* Your instructions *
Where in the entries below does "family" appear? Copy every line that has it.

Excerpts from a dataset
((

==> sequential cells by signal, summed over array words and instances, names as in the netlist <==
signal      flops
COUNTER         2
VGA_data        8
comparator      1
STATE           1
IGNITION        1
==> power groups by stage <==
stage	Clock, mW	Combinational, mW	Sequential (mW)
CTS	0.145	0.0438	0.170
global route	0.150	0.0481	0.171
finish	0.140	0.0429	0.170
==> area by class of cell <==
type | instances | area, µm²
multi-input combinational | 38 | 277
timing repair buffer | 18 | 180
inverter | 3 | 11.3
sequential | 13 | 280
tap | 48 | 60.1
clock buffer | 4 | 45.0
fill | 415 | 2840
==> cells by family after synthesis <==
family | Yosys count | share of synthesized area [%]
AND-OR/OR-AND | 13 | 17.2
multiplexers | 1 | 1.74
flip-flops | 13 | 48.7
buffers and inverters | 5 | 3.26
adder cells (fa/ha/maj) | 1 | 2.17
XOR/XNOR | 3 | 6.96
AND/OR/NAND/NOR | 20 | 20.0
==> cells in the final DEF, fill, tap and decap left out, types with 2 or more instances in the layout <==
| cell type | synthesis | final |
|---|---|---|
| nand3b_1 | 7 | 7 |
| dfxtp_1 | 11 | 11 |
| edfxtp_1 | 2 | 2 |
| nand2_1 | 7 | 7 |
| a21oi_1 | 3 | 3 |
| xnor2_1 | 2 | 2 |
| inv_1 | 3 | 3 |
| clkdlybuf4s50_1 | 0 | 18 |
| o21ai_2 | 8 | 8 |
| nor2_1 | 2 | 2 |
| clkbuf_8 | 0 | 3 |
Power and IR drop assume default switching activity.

))
((

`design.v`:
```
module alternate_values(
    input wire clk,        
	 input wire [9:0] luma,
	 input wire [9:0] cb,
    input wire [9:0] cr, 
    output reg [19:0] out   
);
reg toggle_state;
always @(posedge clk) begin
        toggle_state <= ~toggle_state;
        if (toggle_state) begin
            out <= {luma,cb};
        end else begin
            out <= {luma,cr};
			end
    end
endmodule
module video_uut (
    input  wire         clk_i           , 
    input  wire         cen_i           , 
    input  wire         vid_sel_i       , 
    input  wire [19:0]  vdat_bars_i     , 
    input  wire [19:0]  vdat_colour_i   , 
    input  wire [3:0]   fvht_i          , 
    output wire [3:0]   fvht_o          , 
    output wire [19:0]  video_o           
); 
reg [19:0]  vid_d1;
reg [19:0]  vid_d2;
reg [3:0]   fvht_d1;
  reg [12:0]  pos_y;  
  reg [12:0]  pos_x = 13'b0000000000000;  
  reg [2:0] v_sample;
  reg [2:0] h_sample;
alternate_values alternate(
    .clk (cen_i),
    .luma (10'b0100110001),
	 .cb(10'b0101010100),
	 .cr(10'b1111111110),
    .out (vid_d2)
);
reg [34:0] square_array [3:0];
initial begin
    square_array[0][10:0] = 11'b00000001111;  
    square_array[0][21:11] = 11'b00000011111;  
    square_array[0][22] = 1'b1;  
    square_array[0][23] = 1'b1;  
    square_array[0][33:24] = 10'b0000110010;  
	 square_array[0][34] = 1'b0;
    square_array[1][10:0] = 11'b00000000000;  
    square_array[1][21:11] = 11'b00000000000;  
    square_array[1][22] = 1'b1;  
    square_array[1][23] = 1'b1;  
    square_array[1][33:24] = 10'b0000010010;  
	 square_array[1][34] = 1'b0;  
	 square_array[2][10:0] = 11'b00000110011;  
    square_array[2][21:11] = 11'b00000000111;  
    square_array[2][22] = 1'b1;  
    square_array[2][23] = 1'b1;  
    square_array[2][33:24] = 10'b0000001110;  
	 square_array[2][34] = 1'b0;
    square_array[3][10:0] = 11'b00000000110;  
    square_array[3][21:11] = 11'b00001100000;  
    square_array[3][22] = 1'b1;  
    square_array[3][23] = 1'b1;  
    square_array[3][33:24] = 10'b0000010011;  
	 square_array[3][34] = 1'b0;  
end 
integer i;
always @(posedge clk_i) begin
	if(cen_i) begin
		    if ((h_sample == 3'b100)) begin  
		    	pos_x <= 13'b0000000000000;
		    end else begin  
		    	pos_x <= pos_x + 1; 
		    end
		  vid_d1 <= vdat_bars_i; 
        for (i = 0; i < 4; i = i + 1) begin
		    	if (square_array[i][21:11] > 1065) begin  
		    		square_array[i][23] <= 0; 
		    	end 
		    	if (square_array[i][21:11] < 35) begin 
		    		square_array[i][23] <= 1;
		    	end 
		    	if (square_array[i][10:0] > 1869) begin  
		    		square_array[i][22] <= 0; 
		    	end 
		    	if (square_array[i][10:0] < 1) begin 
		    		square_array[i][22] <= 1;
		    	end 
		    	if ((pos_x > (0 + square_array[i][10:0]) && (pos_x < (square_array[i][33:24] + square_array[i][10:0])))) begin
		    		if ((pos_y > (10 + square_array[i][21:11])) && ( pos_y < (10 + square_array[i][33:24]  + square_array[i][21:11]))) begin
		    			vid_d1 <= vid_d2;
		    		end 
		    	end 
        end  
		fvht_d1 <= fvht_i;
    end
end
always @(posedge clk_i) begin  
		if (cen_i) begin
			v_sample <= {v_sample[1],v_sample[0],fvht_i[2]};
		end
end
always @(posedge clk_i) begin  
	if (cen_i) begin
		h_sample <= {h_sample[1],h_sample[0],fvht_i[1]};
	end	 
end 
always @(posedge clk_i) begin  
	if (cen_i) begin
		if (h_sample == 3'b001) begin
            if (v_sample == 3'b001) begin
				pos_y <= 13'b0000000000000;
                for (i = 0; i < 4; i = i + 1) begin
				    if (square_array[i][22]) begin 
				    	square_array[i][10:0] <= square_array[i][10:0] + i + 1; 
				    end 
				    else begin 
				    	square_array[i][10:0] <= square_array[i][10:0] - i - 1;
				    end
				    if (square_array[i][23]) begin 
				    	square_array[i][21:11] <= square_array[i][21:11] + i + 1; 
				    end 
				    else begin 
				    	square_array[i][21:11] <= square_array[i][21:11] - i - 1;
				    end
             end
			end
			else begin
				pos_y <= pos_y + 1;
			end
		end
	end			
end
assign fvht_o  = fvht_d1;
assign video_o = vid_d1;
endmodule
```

))

* Exercise solution *
==> cells by family after synthesis <==
family | Yosys count | share of synthesized area [%]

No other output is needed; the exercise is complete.